In a statement, the prosecution service said Nazarzoda and a number of supporters died on September 16 in the Romit Gorge, a mountain area east of the capital Dushanbe where they had holed up.
The statement also firmed up the allegation that Nazarzoda – who was deputy defence minister until the September 4 violence – was acting in collusion with the Islamic Rebirth Party (IRP). This claim makes it easier for the government to justify its ongoing efforts to dissolve the IRP, which has been a strong but moderate political force in Tajikistan for nearly two decades.
Prosecutors said 25 members of Nazarzoda’s group had been killed and 125 had been captured, and 14 members of the security services had also died in operations to suppress the rebellion since it began on September 4, when police on a road near the airport and also in the nearby town of Vahdat came under attack. The interior ministry said eight policemen died and nine of the attackers were killed in these two raids. The rebels also entered a defence ministry building, apparently unopposed, and raided its arms store. The next day, a traffic police checkpoint on the outskirts of Dushanbe was attacked. One policemen died and several were injured.
After the raids, Nazarzoda retreated with his men and plundered weapons into the Romit valley, where they were pursued and surrounded by government security forces.
The events that led up to this outbreak of violence, as well as the general’s personal motives, remain obscure. But they are a reminder that the general calm in Tajikistan is periodically punctuated by rebellions, often involving figures from the civil war of the early 1990s and reawakening memories of chaos and bloodshed.
In its early statements on Nazarzoda’s role in these events, the interior ministry was already alluding to his alleged membership of the IRP.
A statement purporting to be from the general said he and other officers acted after hearing that the government planned to purge senior military commanders who belonged to the IRP. Rather than face “shameful arrest and possible death under torture”, they and men loyal to them seized weapons and broke out of the city.
The IRP later denied that Nazarzoda was a member, saying this was just the latest in a series of attempts to damage its reputation.

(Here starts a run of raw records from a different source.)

===== config.mk =====
export PLATFORM = sky130hd
export DESIGN_NAME = tsaf_back
export DESIGN_NICKNAME = d
export VERILOG_FILES = /design/src/rtl/tsaf_pkg.sv /design/src/rtl/tsaf_back.sv
export SDC_FILE = /design/constraint.sdc
export NUM_CORES = 1
export LEC_CHECK = 0
export ABC_AREA = 1
export BUFFER_PORTS_ARGS = -buffer_cell sky130_fd_sc_hd__buf_2
export CAP_MARGIN = 20
export CORE_UTILIZATION = 40
export DETAILED_ROUTE_END_ITERATION = 6
export GPL_ROUTABILITY_DRIVEN = 0
export PLACE_DENSITY = 0.81
export REMOVE_ABC_BUFFERS = 1
export SLEW_MARGIN = 20
export SYNTH_ARGS = -nofsm -noshare
export SYNTH_HDL_FRONTEND = slang
export SYNTH_SLANG_ARGS = --single-unit

===== constraint.sdc =====
create_clock -name clock -period 4.4 [get_ports clock]
set_input_delay 0.22 -clock clock [delete_from_list [all_inputs] [get_ports clock]]
set_output_delay 0.22 -clock clock [all_outputs]
set_load 0.03 [all_outputs]
File: src/rtl/tsaf_pkg.sv
// Shared constants, types and helper functions for the text shadow alpha filter.
package tsaf_pkg;

   localparam int MAX_WIDTH   = 1024;
   localparam int MAX_HEIGHT  = 1024;
   localparam int EDGE_BORDER = 5;

   localparam int COORD_W = $clog2(MAX_WIDTH);
   localparam int SIZE_W  = COORD_W + 1;
   localparam int CFG_W   = SIZE_W;
   localparam int PIX_W   = 8;
   localparam int GRAY_W  = 8;
   localparam int IDX_W   = 3;

   localparam int REQ_DATA_W = 24;
   localparam int RSP_DATA_W = 56;

   // Alpha = floor((20 * axis + diag) / 30), capped at 200.
   localparam int AXIS_WEIGHT = 20;
   localparam int ALPHA_DIV   = 30;
   localparam int ALPHA_CAP   = 200;
   localparam int SAT_LIMIT   = (ALPHA_CAP + 1) * ALPHA_DIV;
   localparam int RECIP_SHIFT = 18;
   localparam int RECIP       = (2 ** RECIP_SHIFT + ALPHA_DIV - 1) / ALPHA_DIV;
   localparam int NSUM_W      = $clog2(4 * 255 * (AXIS_WEIGHT + 1) + 1);
   localparam int DIV_IN_W    = $clog2(SAT_LIMIT);
   localparam int RECIP_W     = $clog2(RECIP + 1);
   localparam int PROD_W      = DIV_IN_W + RECIP_W;
   localparam int WSUM_W      = GRAY_W + 2;

   localparam int QDEPTH = 8;
   localparam int QPTR_W = $clog2(QDEPTH);
   localparam int QCNT_W = QPTR_W + 1;

   localparam logic [IDX_W-1:0] REG_FRAME_WIDTH  = 3'd0;
   localparam logic [IDX_W-1:0] REG_FRAME_HEIGHT = 3'd1;
   localparam logic [IDX_W-1:0] REG_SHADE_RED    = 3'd2;
   localparam logic [IDX_W-1:0] REG_SHADE_GREEN  = 3'd3;
   localparam logic [IDX_W-1:0] REG_SHADE_BLUE   = 3'd4;

   localparam logic [CFG_W-1:0] WIDTH_RESET  = 11'd640;
   localparam logic [CFG_W-1:0] HEIGHT_RESET = 11'd480;

   // Result slots of one pixel, in emission order.
   localparam int SLOT_MAIN     = 0;
   localparam int SLOT_ROW_END  = 1;
   localparam int SLOT_LAST_ROW = 2;
   localparam int SLOT_CORNER   = 3;
   localparam int NUM_SLOTS     = 4;

   typedef struct packed {
      logic [NUM_SLOTS-1:0] mask;
      logic                 interior;
      logic [PIX_W-1:0]     alpha;
      logic [COORD_W-1:0]   xm1;
      logic [COORD_W-1:0]   ym1;
      logic [COORD_W-1:0]   wm1;
      logic [COORD_W-1:0]   hm1;
   } tsaf_entry_type;

   function automatic logic [SIZE_W-1:0] clamp_size(input logic [CFG_W-1:0] v,
                                                    input logic [SIZE_W-1:0] hi);
      logic [SIZE_W-1:0] r;
      begin
         if (v < SIZE_W'(2)) begin
            r = SIZE_W'(2);
         end else if (v > hi) begin
            r = hi;
         end else begin
            r = v;
         end
         return r;
      end
   endfunction

   function automatic logic [GRAY_W-1:0] to_gray(input logic [PIX_W-1:0] red,
                                                 input logic [PIX_W-1:0] green,
                                                 input logic [PIX_W-1:0] blue);
      logic [PIX_W+4:0] s;
      begin
         s = (PIX_W+5)'(red) * (PIX_W+5)'(11) + ((PIX_W+5)'(green) << 4)
           + (PIX_W+5)'(blue) * (PIX_W+5)'(5);
         return s[PIX_W+4:5];
      end
   endfunction

endpackage

File: src/rtl/tsaf_queue.sv
// Short queue of classified pixels between the front end and the result sequencer.
module tsaf_queue (
   input  logic                        clock,
   input  logic                        reset,
   input  logic                        push,
   input  tsaf_pkg::tsaf_entry_type    push_entry,
   input  logic                        pop,
   output logic                        head_valid,
   output tsaf_pkg::tsaf_entry_type    head,
   output logic [tsaf_pkg::QCNT_W-1:0] count
);
   import tsaf_pkg::*;

   tsaf_entry_type      entries_ff [QDEPTH];
   logic [QPTR_W-1:0]   wr_ptr_ff, rd_ptr_ff;
   logic [QCNT_W-1:0]   count_ff, count_in;

   assign head       = entries_ff[rd_ptr_ff];
   assign head_valid = (count_ff != '0);
   assign count      = count_ff;

   always_comb begin
      count_in = count_ff;
      if (push && !pop) begin
         count_in = count_ff + QCNT_W'(1);
      end else if (pop && !push) begin
         count_in = count_ff - QCNT_W'(1);
      end
   end

   always_ff @(posedge clock) begin
      if (reset) begin
         wr_ptr_ff <= '0;
         rd_ptr_ff <= '0;
         count_ff  <= '0;
      end else begin
         if (push) begin
            wr_ptr_ff <= wr_ptr_ff + QPTR_W'(1);
         end
         if (pop) begin
            rd_ptr_ff <= rd_ptr_ff + QPTR_W'(1);
         end
         count_ff <= count_in;
      end
   end

   always_ff @(posedge clock) begin
      if (push) begin
         entries_ff[wr_ptr_ff] <= push_entry;
      end
   end

`ifndef ASSERT_OFF
   a_no_overflow: assert property (@(posedge clock) disable iff (reset)
      push && !pop |-> count_ff < QCNT_W'(QDEPTH))
      else $error("queue written while full");
   a_no_underflow: assert property (@(posedge clock) disable iff (reset)
      pop |-> count_ff != '0)
      else $error("queue read while empty");
`endif

endmodule

File: config.mk
export PLATFORM = sky130hd
export DESIGN_NAME = tsaf_queue
export DESIGN_NICKNAME = d
export VERILOG_FILES = /design/src/rtl/tsaf_pkg.sv /design/src/rtl/tsaf_queue.sv
export SDC_FILE = /design/constraint.sdc
export NUM_CORES = 1
export LEC_CHECK = 0
export BUFFER_PORTS_ARGS = -buffer_cell sky130_fd_sc_hd__buf_2
export CORE_MARGIN = 2
export CORE_UTILIZATION = 45
export DETAILED_ROUTE_END_ITERATION = 10
export PLACE_DENSITY_LB_ADDON = 0.1
export SYNTH_ARGS = -nofsm -noshare
export SYNTH_HDL_FRONTEND = slang
export SYNTH_SLANG_ARGS = --single-unit
File: constraint.sdc
create_clock -name clock -period 8.4 [get_ports clock]
set_clock_uncertainty 0.05 [all_clocks]
set_input_delay 1.68 -clock clock [delete_from_list [all_inputs] [get_ports clock]]
set_output_delay 1.68 -clock clock [all_outputs]
set_load 0.05 [all_outputs]
==> Word level (Yosys, flattened, before mapping) <==
Memories as Yosys holds them, arrays and structs flattened. A register that Yosys moved wholly into a read port is not among the register bits.
Index checks and enable logic that the tools add are counted.
{ "word_totals": {"memories": 1, "mem_bits_rw": 424, "ff_bits": 10, "word_cells": 20, "output_inout_bits": 58} }
{ "op_classes": {"add_sub_neg": 4, "mux": 6, "n_reduce_logical": 6} }
{ "mem_list": {"columns": ["name", "depth", "width", "rd", "rd_clocked_by_memory_dff", "wr", "line", "text"], "rows": [
  ["entries_ff", 8, 53, 1, 1, 1, "tsaf_queue.sv:14", "tsaf_entry_type entries_ff [QDEPTH];"]
]} }
{ "ops": {"columns": ["op", "count"], "rows": [
  ["2-to-1 mux 4 bit", 2],
  ["adder 3 x 1 -> 3 bit, second input constant", 2],
  ["2-to-1 mux 3 bit", 2],
  ["adder 4 x 1 -> 4 bit, second input constant", 1],
  ["nonzero test 4 bit", 1],
  ["subtractor 4 x 1 -> 4 bit, second input constant", 1],
  ["logical AND 1 bit", 2],
  ["zero test 1 bit", 2],
  ["2-to-1 mux 1 bit", 2],
  ["nonzero test 2 bit", 1]
]} }

==> Depth between registers and ports, before layout <==
Gate-level depths: netlist of run 1.
{ "logic_depth": {"ltp_word": 4, "depth_mapped": 8, "ltp_nobuf": 8} }

==> Worst setup path after synthesis of run 1 <==
Ideal clock, no wire load.
{ "synth_path": {"path_kind": "input -> register", "from": "input push", "to": "memory entries_ff[0][0] in the netlist's numbering (enable)", "arrival_time_ps": 5388, "path_stages": 2, "slack_ps": 2433, "cell_sequence": "nand2b_1 > nor3_1"} }
{ "synth_between": {"elab_chain_len": 2} }
{ "synth_lines": {"columns": ["item", "line", "text"], "rows": [
  ["start: declaration", "tsaf_queue.sv:5", "input logic push,"],
  ["2-to-1 mux 1 bit", "tsaf_queue.sv:48", "if (push) begin"],
  ["2-to-1 mux 1 bit (implied by the code)", "tsaf_queue.sv:49", "entries_ff[wr_ptr_ff] <= push_entry;"],
  ["end: declaration", "tsaf_queue.sv:14", null]
]} }
No other way between the ends.

==> impl_metrics.json, run 1 <==
{
  "synthSimpleGateAreaFrac_pct": 0.8006,
  "drive_above_1_share_pct": 41.33,
  "r2r_slack_ns": 5.84,
  "path_max_fanout": 56,
  "grt_pass1_wl_um": 48440,
  "switching_power_uw": 1160,
  "required_ns": 6.67,
  "cp-end-kind": "output pin",
  "antenna_left": 0,
  "finalPower_uw": 5058,
  "gr-usage-met3_pct": 3.816,
  "tns_ns": 0,
  "hold-path-cell-count": 2,
  "via_per_inst": 5.470,
  "drv_cap": 0,
  "drtIter0Drc": 334,
  "insertion_delay_ns": 0.55,
  "overflow": 0,
  "io_pins": 115,
  "syn_avg_cell_area_sq_um": 24.56,
  "grt_antenna_before_repair": 5,
  "grt_pass1_vias": 7917,
  "tightest_slew_ns": 1.047,
  "ctsResizeCount": 0,
  "syn_to_final_growth_pct": 15.73,
  "r2r_start": "wr_ptr_ff[0]$_SDFFE_PP0P_",
  "grt.busiest_layer": "met2",
  "rsz0062_at_grt": "no",
  "p_leak_uw": 0.006317,
  "finalWirelength_um": 32380,
  "dieArea_sq_um": 38720,
  "synth-xor-area-share_pct": 0.3143,
  "synthMuxAreaShare_pct": 19.17,
  "die_w_um": 196.8,
  "path_clk_slew_ns": 0.06,
  "hold_viol": 0,
  "drc_errors": 0,
  "slew_viol_final": 0,
  "routabilityCongestion": 0.6858,
  "cts_hold_buf": 0,
  "numPortBuffers": 114,
  "netlist_area_sq_um": 16720,
  "power_frac_seq_pct": 49.2,
  "internal-power_uw": 3898,
  "hp-class": "reg2reg",
  "switching_share_pct": 22.93,
  "syn_inst": 681,
  "cp_data_arrival_time_ns": 3.16,
  "ys_types": 27,
  "r2r-end": "entries_ff[5][45]$_DFFE_PP_",
  "vias": 7269,
  "cts-root-buf": "clkbuf_16",
  "ir_drop_mv": 0.1637,
  "syn_nets": 744,
  "synth_adder_area_share_pct": 0.4938,
  "cp-endpoint": "head[6]",
  "p_per_area_nw_per_um2": 261.4,
  "cts.htree.levels": 2,
  "crit_path_start_kind": "register",
  "path_class": "reg2out",
  "synth_compound_area_share_pct": 0.1422,
  "post_cts_buffers": 0,
  "rows": 70,
  "fmax_ghz": 0.2045,
  "core-area_sq_um": 36610,
  "fin_nets": 888,
  "grt.total_usage_pct": 17.27,
  "first_pass_iters": 6,
  "synth_top_family_by_area": "multiplexers",
  "comb_power_share_pct": 10.9,
  "hpwl_um": 17560,
  "cts_tree": "yes",
  "slew_headroom_pct": 30.04,
  "cts_made_buffers": 47,
  "status": "finished clean",
  "start_util_pct": 45.68,
  "fin_crit_ns": 4.891,
  "ys_warn_count": 0,
  "post_drt_wl_per_cell_um": 24.37,
  "min_period_over_period_pct": 58.22,
  "use_met1_pct": 20.79,
  "use_met2_pct": 31.04,
  "finalSetupViolations": 0,
  "grt_max_degree": 79,
  "clkPwrFrac_pct": 39.9,
  "cts_buffer_depth": 3,
  "die_h_um": 196.8,
  "cts.sinks": 437,
  "yosysSeqAreaShare_pct": 77.70,
  "r2r_cells": 3,
  "ys_seq_elements": 437
}
[final cells by class]
class / instances / area (sq um)
Fill cell: 2815 / 17260
Sequential cell: 437 / 13000
Multi-Input combinational cell: 210 / 3553
Clock buffer: 57 / 1214
Timing Repair Buffer: 127 / 680.7
Tap cell: 468 / 585.6
Clock inverter: 26 / 302.8
Inverter: 2 / 7.507
Antenna cell: 2 / 5.005
[worst min-delay path by stage]
stage	slack, ns	endpoint	from
floorplan	0.43	register	rd_ptr_ff[2]$_SDFFE_PP0P_
global placement	0.46	register	rd_ptr_ff[2]$_SDFFE_PP0P_
detailed placement	0.46	register	rd_ptr_ff[2]$_SDFFE_PP0P_
CTS	0.48	register	rd_ptr_ff[2]$_SDFFE_PP0P_
global route	0.53	register	rd_ptr_ff[2]$_SDFFE_PP0P_
finish	0.47	register	rd_ptr_ff[2]$_SDFFE_PP0P_
[routing by layer]
layer,share of wire (%),up-vias,wire (um)
met5,0.065,-,21
li1,-,3184,-
met3,4.5,60,1447
met4,2.3,4,738
met1,40,3882,13090
met2,53,139,17080
[cell families after synthesis]
kind of cell,Yosys count
flip-flops,437
multiplexers,163
buffers and inverters,34
AND/OR/NAND/NOR,31
XOR/XNOR,6
adder cells (fa/ha/maj),6
AO/OA/AOI/OAI,4
[placed cells by master, fill, tap and decap left out, drive strengths merged]
cell type and n:
dfxtp 13, xnor2 3, clkinvlp 1, mux2 54, nand2 4, mux2i 3, a21oi 2, buf 127
nor2 19, inv 3, diode 2, nor2b 1, a31oi 1, nand3 1, fa 1, bufinv 7
xor2 3, clkinv 17, mux4 106, nor3 2, edfxtp 424, a211oi 1, ha 5, clkbuf 57
nand2b 3, or4 1
[flip-flops by register name, summed over array words and instances, names as in the netlist, named ones only]
| signal | cells |
|---|---|
| wr_ptr_ff | 3 |
| count | 4 |
| entries_ff | 424 |
| rd_ptr_ff | 3 |
[synth_stat cells (all sizes together)]
library cell  number  share of area, %
a31oi              1             0.037
nor2b              1             0.037
mux2i              3              0.18
a21oi              2             0.060
ha                 5              0.37
mux4             106                14
xnor2              3              0.16
buf               18               1.0
nor3               2             0.060
inv                2             0.045
nand2b             3              0.11
mux2              54               4.5
nand2              4             0.090
nand3              1             0.030
fa                 1              0.12
a211oi             1             0.045
dfxtp             13               1.6
clkbuf            14              0.31
nor2              19              0.43
edfxtp           424                76
or4                1             0.045
xor2               3              0.16
[per-stage QoR]
stage	area [sq um]	setup WS, ns	util [%]	hold slack [ns]	instances
global placement	17830	4.078	48.70	0.4637	1244
global route	19350	3.339	52.85	0.5252	1327
CTS	19350	3.434	52.85	0.4816	1327
floorplan	16720	2.433	-	0.4347	681
detailed placement	17830	4.039	48.70	0.4617	1244
finish	19350	3.509	52.86	0.4745	1329
[power groups by stage]
stage	combinational, uW	sequential [uW]	clock [uW]
2_1_floorplan	430	2530	0
3_3_place_gp	549	2530	0
3_5_place_dp	559	2540	0
4_1_cts	560	2490	2060
5_1_grt	584	2500	2150
6_report	550	2490	2020
[critical path: stages, from the launching register on]
cell and delay (ns):
dfxtp_4 0.86, buf_4 0.78, mux4_2 0.40, mux2_2 0.31, buf_2 0.22
Note: power is estimated with default switching activity, not from simulation.
==> run 2, diff against run 1 <==
clock period = 4.2 ns   (was 8.4 ns; I/O delays follow)
==> run 2 against run 1 <==
Largest cell class unchanged. Global-route usage rose by 0.063 points. Non-clock buffer count rose by 9. Register-to-register slack got worse by 3.7 ns.
==> impl_metrics.json, run 2 (synthesized netlist as in run 1, its figures left out) <==
{
  "drtIter0Drc": 377,
  "path_class": "reg2out",
  "rows": 70,
  "grt_antenna_before_repair": 3,
  "numPortBuffers": 114,
  "critical_path.cell_chain": "buf_4 > mux4_2 > mux2_4 > buf_2",
  "overflow": 0,
  "drc_errors": 0,
  "path_max_fanout": 33,
  "first_pass_iters": 4,
  "grt_max_degree": 44,
  "grt_pass1_wl_um": 49250,
  "antenna_left": 0,
  "p_per_area_nw_per_um2": 510.9,
  "path_clk_slew_ns": 0.06,
  "tns_ns": 0,
  "dp.cells": 1253,
  "ir_drop_mv": 0.3541,
  "cts.htree.levels": 2,
  "cts_buffer_depth": 3,
  "rsz0062_at_grt": "no",
  "finalSetupViolations": 0,
  "layout_common_cells": "424 x edfxtp_1, 114 x buf_2, 98 x mux4_2, 47 x clkbuf_16, 40 x mux2_4",
  "vias": 7343,
  "ctsResizeCount": 0,
  "hp-class": "reg2reg",
  "fin_crit_ns": 3.653,
  "insertion_delay_ns": 0.54,
  "dieArea_sq_um": 38720,
  "tightest_slew_ns": 0.6814,
  "via_per_inst": 5.496,
  "finalWirelength_um": 32440,
  "grt_pass1_vias": 7919,
  "crit_path_top_delay_cell": "dfxtp_4",
  "final_common_cell": "edfxtp_1",
  "slew_headroom_pct": 54.57,
  "cts_made_buffers": 45,
  "status": "finished clean",
  "crit_path_max_incr_delay_ns": 0.80,
  "die_w_um": 196.8,
  "timing.hold.ws_ns": 0.4689,
  "largest_register_ffs": 424,
  "die_h_um": 196.8,
  "min_period_over_period_pct": 86.97,
  "io_pins": 115,
  "p_leak_uw": 0.006336,
  "post_cts_buffers": 0,
  "slew_viol_final": 0,
  "syn_to_final_growth_pct": 16.31,
  "crit_path_start_kind": "register",
  "fin_nets": 895,
  "instances_no_fill": 1336,
  "core-area_sq_um": 36610,
  "drive_above_1_share_pct": 41.50,
  "cts_hold_buf": 0,
  "hpwl_um": 17940,
  "hold_viol": 0,
  "drv_cap": 0,
  "post_drt_wl_per_cell_um": 24.28,
  "grt.total_usage_pct": 17.33,
  "routabilityCongestion": 0.6863,
  "cts-root-buf": "clkbuf_16",
  "top_register": "entries_ff",
  "cp-end-kind": "output pin",
  "cp_data_arrival_time_ns": 2.76,
  "required_ns": 3.31,
  "fmax_ghz": 0.2738,
  "start_util_pct": 45.68,
  "cts.sinks": 437,
  "cts_tree": "yes"
}
==> run 2: changes by cell type in the layout (fill, tap and decap cells not counted) <==
cell       change
bufinv_16      -3
clkinv_1       -2
nor3_4         +2
buf_12         +8
clkbuf_1       +4
diode_2        +1
clkinv_2       -4
buf_4          +1
clkinv_4       +2
nor3_2         -2
==> run 2: metal layers <==
metal / up-vias / global-route usage, % / wire [um]
met4: 0 / 4.623 / 535
met5: - / 0 / 0
li1: 3200 / - / -
met2: 167 / 29.15 / 16310
met1: 3932 / 23.05 / 13920
met3: 44 / 3.884 / 1666
==> run 2: per-stage QoR <==
stage	utilization (%)	area, sq um	total power [uW]	setup slack, ns
after floorplan	-	16730	5916	0.4947
after global placement	49.20	18010	6185	1.061
after detailed placement	49.20	18010	6214	1.033
after CTS	53.11	19440	10070	0.4335
after global routing	53.11	19440	10290	0.3598
final	53.13	19450	9937	0.5473
==> run 2: final timing paths <==
path / from / to / slack, ns / cells after the start
max reg2reg: wr_ptr_ff[0]$_SDFFE_PP0P_ / entries_ff[1][12]$_DFFE_PP_ / 2.13 / 3
min reg2reg: rd_ptr_ff[2]$_SDFFE_PP0P_ / rd_ptr_ff[2]$_SDFFE_PP0P_ / 0.47 / 2
max: register / head[49] / 0.55 / 4
min: rd_ptr_ff[2]$_SDFFE_PP0P_ / rd_ptr_ff[2]$_SDFFE_PP0P_ / 0.47 / 2
==> run 2: final cells by class <==
type	count	area, sq um
Fill cell	2790	17160
Sequential cell	437	13000
Multi-Input combinational cell	210	3566
Clock buffer	61	1229
Timing Repair Buffer	136	848.3
Tap cell	468	585.6
Clock inverter	19	202.7
Inverter	2	7.507
Antenna cell	3	7.507
==> run 2: where the power goes <==
part           internal, uW  total [uW]  switching [uW]
sequential             4910        4980            70.9
clock                  2290        3840            1540
combinational           431        1120             693
==> run 2: critical path, delay by kind of cell (launching register included) <==
family | cells | cell delay, ns
flip-flops | 1 | 0.80
multiplexers | 2 | 0.82
buffers and inverters | 2 | 0.59
==> run 3, diff against run 2 <==
ABC_AREA = 1   (was not set)
==> run 3 against run 2 <==
Routed wire length increased by 24%. First-iteration DRC count increased by 100%. Core utilization decreased by 0.95 points. Clock-buffer cell count increased by 2. Critical path type unchanged. Critical endpoint is now head[5]. Largest power group unchanged.
==> impl_metrics.json, run 3 <==
{
  "status": "finished clean",
  "synth_compound_area_share_pct": 6.306,
  "crit_path_top_delay_cell": "dfxtp_4",
  "routabilityCongestion": 0.7406,
  "cts_made_buffers": 47,
  "rows": 72,
  "slew_headroom_pct": 38.23,
  "switching_power_uw": 2607,
  "die_w_um": 201.6,
  "synthTopCellsByCount": "440 x nor2_1, 424 x edfxtp_1, 286 x nand2_1, 171 x o21ai_1, 42 x o21ai_0",
  "required_ns": 3.31,
  "vias": 10862,
  "final_common_cell": "nor2_1",
  "post-route-util_pct": 52.18,
  "cts_hold_buf": 0,
  "tns_ns": 0,
  "antennaDiodeCount": 0,
  "fillers": 3369,
  "post-place-ws_ns": 1.140,
  "largest_register_ffs": 424,
  "fin_crit_ns": 3.617,
  "insertion_delay_ns": 0.55,
  "synthSimpleGateAreaFrac_pct": 15.76,
  "post_drt_wl_per_cell_um": 18.61,
  "hpwl_um": 20350,
  "cp_data_arrival_time_ns": 2.73,
  "layout_common_cells": "432 x nor2_1, 424 x edfxtp_1, 286 x nand2_1, 171 x o21ai_1, 114 x buf_2",
  "hold_viol": 0,
  "path_clk_slew_ns": 0.06,
  "register_area_sq_um": 13000,
  "clkPwrFrac_pct": 39.4,
  "start_util_pct": 45.48,
  "numPortBuffers": 114,
  "crit_path_max_incr_delay_ns": 0.66,
  "switching_share_pct": 25.44,
  "grt_max_degree": 121,
  "dieArea_sq_um": 40660,
  "finalPower_uw": 10240,
  "grt_pass1_vias": 10870,
  "multiInputGateArea_sq_um": 4039,
  "p_per_area_nw_per_um2": 508.0,
  "synth_edf_count": 424,
  "cp-end-kind": "output pin",
  "post_cts_buffers": 0,
  "netlist_area_sq_um": 17580,
  "p_leak_uw": 0.007416,
  "post-route-worst-setup-slack_ns": 0.5828,
  "timing.hold.ws_ns": 0.4278,
  "drtIter0Drc": 772,
  "fmax_ghz": 0.2765,
  "grt_pass1_wl_um": 62580,
  "internal-power_uw": 7638,
  "comb_power_share_pct": 12.5,
  "synth_top_area_share_pct": 72.43,
  "path_max_fanout": 57,
  "cpMostUsedCell": "nand2_1",
  "finalWirelength_um": 40110,
  "syn_avg_cell_area_sq_um": 11.75,
  "slew_viol_final": 0,
  "ir_drop_mv": 0.2930,
  "path_class": "reg2out",
  "overflow": 0,
  "rsz0062_at_grt": "no",
  "synthMuxAreaShare_pct": 0,
  "crit_path_start_kind": "register",
  "syn_to_final_growth_pct": 14.73,
  "syn_nets": 1559,
  "synth_top_family_by_area": "simple AND/OR/NAND/NOR gates",
  "fin_nets": 1664,
  "hp-class": "reg2reg",
  "cts.htree.levels": 2,
  "io_pins": 115,
  "via_per_inst": 5.038,
  "cts-root-buf": "clkbuf_16",
  "grt_antenna_before_repair": 3,
  "async_reset_ff_share_pct": 0,
  "post-synth-top-area-cell": "edfxtp_1",
  "drv_cap": 0,
  "first_pass_iters": 5,
  "yosysSeqAreaShare_pct": 73.91,
  "ys_seq_elements": 437,
  "die_h_um": 201.6,
  "antenna_left": 0,
  "drive_above_1_share_pct": 13.19,
  "synthFlopType": "edfxtp_1",
  "ys_warn_count": 0,
  "ctsResizeCount": 0,
  "synth_area_leaders": "edfxtp_1 72%, nor2_1 9.4%, nand2_1 6.1%",
  "tightest_slew_ns": 0.9265,
  "top_register": "entries_ff",
  "drc_errors": 0,
  "core-area_sq_um": 38650,
  "min_period_over_period_pct": 86.12,
  "critical_path.cell_chain": "buf_4 > nor2_1 > nor2_1 > o21ai_1 > nand2_1 > nand2_1 > nand2_1 > buf_2",
  "syn_inst": 1496,
  "worstHoldStart": "rd_ptr_ff[1]$_SDFFE_PP0P_",
  "finalSetupViolations": 0,
  "synth-xor-area-share_pct": 0.09965,
  "grt.total_usage_pct": 20.00,
  "r2r_start": "wr_ptr_ff[0]$_SDFFE_PP0P_",
  "power_frac_seq_pct": 48.1,
  "synth_adder_area_share_pct": 0.4698,
  "cts_tree": "yes",
  "post-synth-top-count-cell": "nor2_1",
  "ys_types": 24,
  "cts_buffer_depth": 3,
  "cts.sinks": 437
}
==> run 3: path summary, 6_finish.rpt <==
| check | to | slack [ns] | cells past startpoint |
|---|---|---|---|
| worst max register to register | entries_ff[3][32]$_DFFE_PP_ | 2.14 | 3 |
| worst min register to register | register | 0.43 | 2 |
| worst min-delay path | register | 0.43 | 2 |
| worst max-delay path | head[5] | 0.58 | 8 |
==> run 3: routing by layer <==
layer	share of wire [%]	vias to the layer above	GRT usage, %	routed length [um]
li1	-	5323	-	-
met2	47	244	33.77	19050
met5	0.085	-	0	34
met1	46	5226	27.27	18320
met4	2.2	6	5.173	863
met3	4.6	63	3.013	1850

The IRP is Tajikistan’s major opposition party and Central Asia’s only legal Islamic political group. This is a legacy of the 1992-97 civil war, in which the IRP was the leading force in a guerrilla group that battled the Rahmon administration. In a peace deal brokered by Russia and Iran, the IRP agreed to disarm its men in exchange for political legitimacy and a share of government positions.
In the years since then, the IRP has seen most of its members edged out of their posts, but it has continued to contest elections. In March, however, it lost the two parliamentary seats it held in a ballot of questionable fairness. Both before and after the election, it was subjected to a concerted smear campaign and members were pressured to leave.
At the end of August, the Tajik justice ministry gave the IRP ten days to close down, days after its national and local headquarters had been shut. On September 16 and 17, 13 of the party’s top leaders were arrested. (See Tajikistan’s Embattled Islamic Party.)
Although the IRP has been a force for moderation in both its politics and religious views, the government is now trying to link it to Islamic State, which is increasingly recruiting in Tajikistan.
Defence expert Parviz Rasulov is familiar with Nazarzoda’s past and says he was indeed one of those appointed under the 30 per cent quota deal that helped end the civil war in 1997. But according to Rasulov, Nazarzoda was not involved in the insurgency – he was not even in Tajikistan during those years. Instead, he was asked by the IRP leadership to take command of a rebel unit as the peace deal was being signed, in June 1997 in order to help integrate it into the government army.
“I know for a fact that he is not a member of the IRP,” Rasulov said.
By September 17, the official story had been hardened up so that the claim was that Nazarzoda and IRP leaders actively colluded in a meticulously planned and funded plot to mount a coup d’etat. IRP leader Muhiddin Kabiri told the RFE/RL station that the whole story was untrue, and that the authorities were using the Nazarzoda rebellion as a pretext to discredit and destroy his party.